=== TASK ===
Take the material below and output exactly the run of lines from the one containing "The following lists" down to the one containing "set_input_delay 2.5800 -clock", with both included.

=== RECORDS SHOWN ===
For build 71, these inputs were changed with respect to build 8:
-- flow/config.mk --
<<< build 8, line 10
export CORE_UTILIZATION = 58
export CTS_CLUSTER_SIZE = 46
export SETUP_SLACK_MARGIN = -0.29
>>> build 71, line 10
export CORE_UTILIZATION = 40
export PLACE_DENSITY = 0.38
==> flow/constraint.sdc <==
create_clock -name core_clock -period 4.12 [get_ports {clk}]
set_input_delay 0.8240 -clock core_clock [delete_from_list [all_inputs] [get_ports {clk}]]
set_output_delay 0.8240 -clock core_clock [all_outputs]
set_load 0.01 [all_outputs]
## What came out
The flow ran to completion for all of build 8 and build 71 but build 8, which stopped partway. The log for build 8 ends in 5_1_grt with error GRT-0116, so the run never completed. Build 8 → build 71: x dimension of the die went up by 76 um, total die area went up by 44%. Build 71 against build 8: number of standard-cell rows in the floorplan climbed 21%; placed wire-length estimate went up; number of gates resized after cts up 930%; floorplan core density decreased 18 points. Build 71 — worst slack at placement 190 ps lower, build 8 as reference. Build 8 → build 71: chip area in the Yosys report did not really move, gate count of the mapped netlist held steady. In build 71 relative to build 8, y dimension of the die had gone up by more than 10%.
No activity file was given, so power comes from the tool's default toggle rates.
## auv_top
module auv_top #(
    parameter integer ADDR_WIDTH = 24,
    parameter integer ROM_SIZE = 16384,
    parameter [ADDR_WIDTH-1:0] RST_VECTOR = 'h0,
    localparam integer RomSizeWords = ROM_SIZE / 4,
    localparam integer RomWidth = $clog2(RomSizeWords)
) (
    input   logic                       clk, rst_n,
    output  logic   [RomWidth-1:0]      imem_adr,
    input   logic   [31:0]              imem_dat,
    output  logic   [ADDR_WIDTH-1:0]    wb_adr_o,
    input   logic   [15:0]              wb_dat_i,
    output  logic   [15:0]              wb_dat_o,
    output  logic   [ 1:0]              wb_sel_o,
    output  logic                       wb_we_o, wb_stb_o, wb_cyc_o,
    input   logic                       wb_ack_i, wb_stall_i
);
    logic [ADDR_WIDTH-3:0] id_pc, ex_pc;
    logic [31:0] if_inst;
    logic [31:0] id_imm;
    logic [3:0] id_rs1, id_rs2, id_rd;
    logic [2:0] id_funct3;
    logic id_pop, id_alu_en, id_mem_access, id_pc_wr, id_branch, id_mem_wr;
    logic id_reg_wr, id_link;
    logic id_alu_alt, id_zba_shadd, id_zbs_bclrbext, id_zbs_binv, id_zbs_bset;
    logic id_sel_op1;
    logic id_sel_op2;
    logic [31:0] reg_rs1, reg_rs2;
    logic [ADDR_WIDTH-1:0] ex_pc_wr;
    logic [31:0] ex_reg_wr_dat;
    logic ex_jmp, ex_stall, ex_flush;
    logic ex_reg_wr;
    logic boot;
    always_ff @( posedge clk or negedge rst_n )
        if (~rst_n)
            boot <= 1;
        else
            boot <= 0;
    logic [ADDR_WIDTH-3:0] pc_wr;
    logic jmp, flush;
    assign pc_wr = boot ? RST_VECTOR[ADDR_WIDTH-1:2] : ex_pc_wr[ADDR_WIDTH-1:2];
    assign jmp = ex_jmp | boot;
    assign flush = ex_flush | boot;
    auv_fetch #(
        .ADDR_WIDTH         ( ADDR_WIDTH        ),
        .ROM_SIZE           ( ROM_SIZE          )
    ) stage_if (
        .clk                ( clk               ),
        .rst_n              ( rst_n             ),
        .pop                ( id_pop            ),
  ...
Size in the first run: roughly 690 flip-flops, ~110 I/O pins, about 48000 um^2 of cells after synthesis.
make LEC_CHECK=0 CAP_MARGIN=20 CORE_ASPECT_RATIO=0.91 CORE_MARGIN=3 CORE_UTILIZATION=72 CTS_CLUSTER_SIZE=45 PLACE_DENSITY=0.35 SETUP_SLACK_MARGIN=4.06 SLEW_MARGIN=15 finish   # period 14.3 ns
run.sh (not shown) runs the stock make flow with config.mk's settings and CLKGATE_MAP_FILE=.
The first run failed in global routing (5_1_grt) on ODB-0269.
Then changed:
- CORE_ASPECT_RATIO: 0.91 -> default
- CORE_MARGIN: 3 -> 2
- CORE_UTILIZATION: 72 -> 40
- CTS_CLUSTER_SIZE: 45 -> default
- PLACE_DENSITY: 0.35 -> default
- SETUP_SLACK_MARGIN: 4.06 -> default
- SLEW_MARGIN: 15 -> 20
- clock period: 14.3 -> 12.0 ns (I/O delays scaled with it)
Outcome: Now the flow passed the timing, design-rule and antenna checks. Die size increases by about 80%. Synthesized area does not change. Synthesized cell count stays the same.

---

auv_top again, from the RTL that the note above started with.
Design auv_top, start of the top module:
module auv_top #(
    parameter integer ADDR_WIDTH = 24,
    parameter integer ROM_SIZE = 16384,
    parameter [ADDR_WIDTH-1:0] RST_VECTOR = 'h0,
    localparam integer RomSizeWords = ROM_SIZE / 4,
    localparam integer RomWidth = $clog2(RomSizeWords)
) (
    input   logic                       clk, rst_n,
    output  logic   [RomWidth-1:0]      imem_adr,
    input   logic   [31:0]              imem_dat,
    output  logic   [ADDR_WIDTH-1:0]    wb_adr_o,
    input   logic   [15:0]              wb_dat_i,
    output  logic   [15:0]              wb_dat_o,
    output  logic   [ 1:0]              wb_sel_o,
    output  logic                       wb_we_o, wb_stb_o, wb_cyc_o,
    input   logic                       wb_ack_i, wb_stall_i
);
Settings: LEC_CHECK=0, CAP_MARGIN=25, CELL_PAD_IN_SITES_DETAIL_PLACEMENT=0, CELL_PAD_IN_SITES_GLOBAL_PLACEMENT=0, CORE_ASPECT_RATIO=0.74, CORE_MARGIN=4, CORE_UTILIZATION=40, CTS_CLUSTER_DIAMETER=371, CTS_CLUSTER_SIZE=42, GPL_ROUTABILITY_DRIVEN=0, GPL_TIMING_DRIVEN=0, HOLD_SLACK_MARGIN=0.13, MIN_ROUTING_LAYER=met2, PLACE_DENSITY_LB_ADDON=0.0, SLEW_MARGIN=20, TNS_END_PERCENT=10; clock period 8.48 ns.
The baseline never finished: it broke off in global routing (GRT-0116).
Edit:
- CAP_MARGIN: 25 -> 20
- CELL_PAD_IN_SITES_DETAIL_PLACEMENT: 0 -> default
- CELL_PAD_IN_SITES_GLOBAL_PLACEMENT: 0 -> default
- CORE_ASPECT_RATIO: 0.74 -> default
- CORE_MARGIN: 4 -> 2
- CORE_UTILIZATION: 40 -> 68
- CTS_CLUSTER_DIAMETER: 371 -> default
- CTS_CLUSTER_SIZE: 42 -> default
- GPL_ROUTABILITY_DRIVEN: 0 -> default
- GPL_TIMING_DRIVEN: 0 -> default
- HOLD_SLACK_MARGIN: 0.13 -> default
- MIN_ROUTING_LAYER: met2 -> default
- PLACE_DENSITY_LB_ADDON: 0.0 -> default
- TNS_END_PERCENT: 10 -> default
- clock period: 8.48 -> 10.1 ns (I/O delays scaled with it)
What happened: The changed run did not get past global routing; synthesized cell count stays the same; die area decreases by 42%; synthesized area does not change.

---

Starting RTL as in the previous note.
// auv_top
module auv_top #(
    parameter integer ADDR_WIDTH = 24,
    parameter integer ROM_SIZE = 16384,
    parameter [ADDR_WIDTH-1:0] RST_VECTOR = 'h0,
    localparam integer RomSizeWords = ROM_SIZE / 4,
    localparam integer RomWidth = $clog2(RomSizeWords)
) (
    input   logic                       clk, rst_n,
    output  logic   [RomWidth-1:0]      imem_adr,
    input   logic   [31:0]              imem_dat,
    output  logic   [ADDR_WIDTH-1:0]    wb_adr_o,
    input   logic   [15:0]              wb_dat_i,
    output  logic   [15:0]              wb_dat_o,
    output  logic   [ 1:0]              wb_sel_o,
    output  logic                       wb_we_o, wb_stb_o, wb_cyc_o,
    input   logic                       wb_ack_i, wb_stall_i
);
make LEC_CHECK=0 CAP_MARGIN=30 CORE_MARGIN=2 CORE_UTILIZATION=66 GPL_TIMING_DRIVEN=0 HOLD_SLACK_MARGIN=0.04 MAX_ROUTING_LAYER=met4 PLACE_DENSITY_LB_ADDON=0.06 SLEW_MARGIN=25 TNS_END_PERCENT=60 finish   # period 8.26 ns
The first run did not get past global routing.
Change:
Settings changed: CAP_MARGIN 30 to 20, CORE_UTILIZATION 66 to 52, GPL_TIMING_DRIVEN 0 to unset, HOLD_SLACK_MARGIN 0.04 to unset, MAX_ROUTING_LAYER met4 to unset, PLACE_DENSITY_LB_ADDON 0.06 to unset, SLEW_MARGIN 25 to 20, TNS_END_PERCENT 60 to unset.
Clock period 8.26 ns to 6.5 ns, I/O delays scaled along.
=> The changed run completed and failed the layout checks on setup timing. Synthesized area stays the same. Die area goes up by 27%. Synthesized cell count is unchanged.
Change:
Settings changed: CORE_UTILIZATION 52 to 40.
Clock period 6.5 ns to 11.6 ns, I/O delays scaled along.
Outcome:
- The new run passed the timing, design-rule and antenna checks
- critical path depth drops by 1
- combinational power falls by 53%
- area after synthesis is unchanged
- sequential cell count does not change
- cell count fell by 2.9%
- global-route usage came out lower by 13 points
- wire length grows by 1.1%
- via count falls by 8.3%
Change:
Settings changed: CORE_UTILIZATION 40 to 62, SETUP_SLACK_MARGIN set to 1.35.
Clock period 11.6 ns to 9.54 ns, I/O delays scaled along.
Outcome:
- The changed run ended with an error in global routing
- synthesized cell count is unchanged
- die size came out lower by 35%
- area after synthesis is unchanged

---

Setup of wip/nickel:
Starting RTL as in the previous note.
make LEC_CHECK=0 CAP_MARGIN=20 CORE_MARGIN=2 CORE_UTILIZATION=50 SLEW_MARGIN=20 TNS_END_PERCENT=5 finish   # period 6.5 ns
No crash in wip/nickel: every stage finished, but the layout fails its final checks due to negative setup slack.
Relative to wip/nickel, the following input files were edited for wip/tundra:
-- flow/config.mk --
<<< wip/nickel, line 9
export CORE_MARGIN = 2
export CORE_UTILIZATION = 50
export SLEW_MARGIN = 20
export TNS_END_PERCENT = 5
>>> wip/tundra, line 9
export CORE_MARGIN = 2
export CORE_UTILIZATION = 61
export SETUP_SLACK_MARGIN = 2.26
export SLEW_MARGIN = 20
==> flow/constraint.sdc <==
create_clock -name core_clock -period 8.73 [get_ports {clk}]
set_input_delay 1.7460 -clock core_clock [delete_from_list [all_inputs] [get_ports {clk}]]
set_output_delay 1.7460 -clock core_clock [all_outputs]
set_load 0.01 [all_outputs]
--- outcome ---
wip/nickel → wip/tundra: final weighted congestion in routability-driven placement -0.57%; area of the die fell 0.017 mm^2; clock buffer count from CTS moved up; detailed placer's ending HPWL moved down. FAIL wip/tundra @ global routing: tool exited with error. On wip/tundra: initial cell density of the core is 11 points higher than what wip/nickel gave. wip/tundra vs wip/nickel on post-placement cell area: wip/tundra is the lower one. Compared with wip/nickel, wip/tundra shows a lower total instance count after detailed placement. Relative to wip/nickel, count of standard-cell rows has decreased by 11 in wip/tundra.
Input-level comparison between wip/onyx and wip/tundra:
-- flow/config.mk --
<<< wip/tundra, line 9
export CORE_MARGIN = 2
export CORE_UTILIZATION = 61
export SETUP_SLACK_MARGIN = 2.26
export SLEW_MARGIN = 20
>>> wip/onyx, line 9
export CORE_MARGIN = 2
export CORE_UTILIZATION = 40
export SLEW_MARGIN = 20
==> flow/constraint.sdc <==
create_clock -name core_clock -period 8.34 [get_ports {clk}]
set_input_delay 1.6680 -clock core_clock [delete_from_list [all_inputs] [get_ports {clk}]]
set_output_delay 1.6680 -clock core_clock [all_outputs]
set_load 0.01 [all_outputs]
==> results <==
wip/onyx finished all stages; however, its layout fails the closing checks, the failures being max-slew violations, negative setup slack.
Number of distinct library cells after synthesis came out exactly the same in wip/tundra and wip/onyx.
Comparing wip/tundra and wip/onyx, the lower worst setup slack before clock tree synthesis was measured on wip/onyx.
Per the comparison of wip/onyx with wip/tundra, number of buffers created by CTS went up by about 3%; chip footprint increased by 0.042 mm^2 relative to the old numbers; count of buffers added by post-CTS timing repair for setup went down 137; floorplan core density -21 points.
wip/onyx — cell area after placement 2.5% higher, wip/tundra as reference
For wip/quartz, these inputs were changed with respect to wip/onyx:
-- flow/config.mk --
<<< wip/onyx, line 9
export CORE_MARGIN = 2
export CORE_UTILIZATION = 40
export SLEW_MARGIN = 20
>>> wip/quartz, line 9
export CORE_MARGIN = 2
export CORE_UTILIZATION = 57
export MAX_ROUTING_LAYER = met4
export SETUP_SLACK_MARGIN = 1.65
export SLEW_MARGIN = 20
export TNS_END_PERCENT = 5
==> flow/constraint.sdc <==
create_clock -name core_clock -period 6.5 [get_ports {clk}]
set_input_delay 1.3000 -clock core_clock [delete_from_list [all_inputs] [get_ports {clk}]]
set_output_delay 1.3000 -clock core_clock [all_outputs]
set_load 0.01 [all_outputs]
### Flow results
FAIL wip/quartz @ global routing: tool exited with error
Reported for wip/onyx and wip/quartz, count of H-tree levels built during CTS turned out identical to the last digit.
[compare] base=wip/onyx new=wip/quartz: synthesized area per cell closely matched the old numbers, area after synthesis closely matched the old numbers, horizontal die dimension decreased by 56 um relative to the old numbers, number of cell rows decreased by 20 relative to the old numbers.
Between wip/onyx and wip/quartz, the difference in share of flip-flops with an asynchronous set or reset after synthesis is negligible.
Standard cell core area on wip/quartz is ahead of wip/onyx.
As far as area fraction in mux cells goes, wip/onyx and wip/quartz are indistinguishable; the numbers are identical.
In the tables for wip/onyx and wip/quartz, post-CTS setup-driven buffer insertion count reads lower with wip/onyx.
Comparing wip/onyx and wip/quartz, post-cts sizing count is lower on wip/onyx.
Summary: with wip/onyx as the reference, die span in y in wip/quartz moved down by more than 10%.
The inputs of wip/xenon differ from those of wip/quartz as listed below.
-- flow/config.mk --
<<< wip/quartz, line 9
export CORE_MARGIN = 2
export CORE_UTILIZATION = 57
export MAX_ROUTING_LAYER = met4
export SETUP_SLACK_MARGIN = 1.65
export SLEW_MARGIN = 20
export TNS_END_PERCENT = 5
>>> wip/xenon, line 9
export CORE_MARGIN = 2
export CORE_UTILIZATION = 54
export SLEW_MARGIN = 20
==> flow/constraint.sdc <==
create_clock -name core_clock -period 11.6 [get_ports {clk}]
set_input_delay 2.3200 -clock core_clock [delete_from_list [all_inputs] [get_ports {clk}]]
set_output_delay 2.3200 -clock core_clock [all_outputs]
set_load 0.01 [all_outputs]
==> comparison <==
wip/xenon vs wip/quartz — number of buffers added by the clock tree synthesis step rose 4.3%.
wip/quartz -> wip/xenon: area fraction in mux cells delta 0, exact match
wip/xenon -> wip/quartz: share of flip-flops with an asynchronous set or reset delta 0, exact match
Between wip/quartz and wip/xenon, the flow reports cell count after placement decreasing by a few percent.
Summary of the comparison: cell area reported after detailed placement is lower in wip/xenon, relative to wip/quartz.
Of wip/xenon and wip/quartz, it is wip/xenon that has the lower setup fix buffers added after clock tree synthesis.
wip/xenon did not stop at any stage, and its layout met the timing, design-rule and antenna checks.
When wip/xenon is measured against wip/quartz, its die area turns out 5.5% higher.
Side by side, number of instances resized during post-cts repair turned out lower in wip/xenon than in wip/quartz.
The following lists how wip/maple was set up differently from wip/xenon:
-- flow/config.mk --
<<< wip/xenon, line 9
export CORE_MARGIN = 2
export CORE_UTILIZATION = 54
export SLEW_MARGIN = 20
>>> wip/maple, line 9
export CORE_MARGIN = 2
export CORE_UTILIZATION = 35
export SLEW_MARGIN = 20
==> flow/constraint.sdc <==
create_clock -name core_clock -period 12.9 [get_ports {clk}]
set_input_delay 2.5800 -clock core_clock [delete_from_list [all_inputs] [get_ports {clk}]]
set_output_delay 2.5800 -clock core_clock [all_outputs]
set_load 0.01 [all_outputs]
## What came out
Taking wip/xenon as the reference, in wip/maple final period utilization fell 8.7 points; area growth from synthesis to layout rose 1.4 points; floorplan core density fell 19 points. Going from wip/xenon to wip/maple, utilization -21 points; clock buffer instance count of the final layout lower; filler cell count rose by 5,922. Delta(fraction of power spent switching nets, wip/maple - wip/xenon) > 0. wip/maple contains fewer vias than wip/xenon. Horizontal die size | wip/maple above wip/xenon. Final design instance area without fill grows slightly when moving from wip/xenon to wip/maple.

---

auv_top again, from the RTL that the note above started with.
## auv_top
module auv_top #(
    parameter integer ADDR_WIDTH = 24,
    parameter integer ROM_SIZE = 16384,
    parameter [ADDR_WIDTH-1:0] RST_VECTOR = 'h0,
    localparam integer RomSizeWords = ROM_SIZE / 4,
    localparam integer RomWidth = $clog2(RomSizeWords)
) (
    input   logic                       clk, rst_n,
    output  logic   [RomWidth-1:0]      imem_adr,
    input   logic   [31:0]              imem_dat,
    output  logic   [ADDR_WIDTH-1:0]    wb_adr_o,
    input   logic   [15:0]              wb_dat_i,
    output  logic   [15:0]              wb_dat_o,
    output  logic   [ 1:0]              wb_sel_o,
    output  logic                       wb_we_o, wb_stb_o, wb_cyc_o,
    input   logic                       wb_ack_i, wb_stall_i
);
Settings: LEC_CHECK=0, ABC_AREA=1, CAP_MARGIN=30, CORE_ASPECT_RATIO=0.73, CORE_MARGIN=5, CORE_UTILIZATION=66, GPL_TIMING_DRIVEN=0, MAX_ROUTING_LAYER=met4, MIN_ROUTING_LAYER=met2, PLACE_DENSITY_LB_ADDON=0.11, SETUP_SLACK_MARGIN=2.88, SLEW_MARGIN=25, TNS_END_PERCENT=80; clock period 11.8 ns.
The starting point died in 5_1_grt on GRT-0116.
Edit:
==> flow/config.mk (replaced) <==
export PLATFORM = sky130hd
export DESIGN_NAME = auv_top
export DESIGN_NICKNAME = auv_top
export VERILOG_FILES = /design/flow/design.v
export SDC_FILE = /design/flow/constraint.sdc
export NUM_CORES = 4
export LEC_CHECK = 0
export CAP_MARGIN = 20
export CORE_ASPECT_RATIO = 0.91
export CORE_MARGIN = 3
export CORE_UTILIZATION = 72
export CTS_CLUSTER_SIZE = 45
export PLACE_DENSITY_LB_ADDON = 0.22
export SLEW_MARGIN = 15
==> flow/constraint.sdc (replaced) <==
create_clock -name core_clock -period 14.3 [get_ports {clk}]
set_input_delay 2.8600 -clock core_clock [delete_from_list [all_inputs] [get_ports {clk}]]
set_output_delay 2.8600 -clock core_clock [all_outputs]
set_load 0.01 [all_outputs]
Result: The new run never finished: it broke off in 5_1_grt, error GRT-0116. Synthesized cell count drops by 35%. Die size drops by 17%. Synthesized area drops by about 7%.
Edit:
--- a/flow/config.mk
+++ b/flow/config.mk
@@ -11,4 +11,5 @@
 export CORE_UTILIZATION = 72
 export CTS_CLUSTER_SIZE = 45
-export PLACE_DENSITY_LB_ADDON = 0.22
+export PLACE_DENSITY = 0.35
+export SETUP_SLACK_MARGIN = -0.92
 export SLEW_MARGIN = 15
==> flow/constraint.sdc (replaced) <==
create_clock -name core_clock -period 13.5 [get_ports {clk}]
set_input_delay 2.7000 -clock core_clock [delete_from_list [all_inputs] [get_ports {clk}]]
set_output_delay 2.7000 -clock core_clock [all_outputs]
set_load 0.01 [all_outputs]
- The new run stopped in 5_1_grt, error ODB-0269
- die area does not change
- synthesized cell count does not change
- area after synthesis stays the same
Edit:
--- a/flow/config.mk
+++ b/flow/config.mk
@@ -10,6 +10,7 @@
 export CORE_MARGIN = 3
 export CORE_UTILIZATION = 72
+export CTS_CLUSTER_DIAMETER = 29
 export CTS_CLUSTER_SIZE = 45
-export PLACE_DENSITY = 0.35
-export SETUP_SLACK_MARGIN = -0.92
+export PLACE_DENSITY_LB_ADDON = 0.22
 export SLEW_MARGIN = 15
+export TNS_END_PERCENT = 40
==> flow/constraint.sdc (replaced) <==
create_clock -name core_clock -period 14.1 [get_ports {clk}]
set_input_delay 2.8200 -clock core_clock [delete_from_list [all_inputs] [get_ports {clk}]]
set_output_delay 2.8200 -clock core_clock [all_outputs]
set_load 0.01 [all_outputs]
=>
- The changed run never finished: it broke off in 5_1_grt, error GRT-0116
- synthesized area does not change
- synthesized cell count is unchanged
- die area does not change
No activity file was given, so power comes from the tool's default toggle rates.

=== RESULT OF THIS EXERCISE ===
The following lists how wip/maple was set up differently from wip/xenon:
-- flow/config.mk --
<<< wip/xenon, line 9
export CORE_MARGIN = 2
export CORE_UTILIZATION = 54
export SLEW_MARGIN = 20
>>> wip/maple, line 9
export CORE_MARGIN = 2
export CORE_UTILIZATION = 35
export SLEW_MARGIN = 20
==> flow/constraint.sdc <==
create_clock -name core_clock -period 12.9 [get_ports {clk}]
set_input_delay 2.5800 -clock core_clock [delete_from_list [all_inputs] [get_ports {clk}]]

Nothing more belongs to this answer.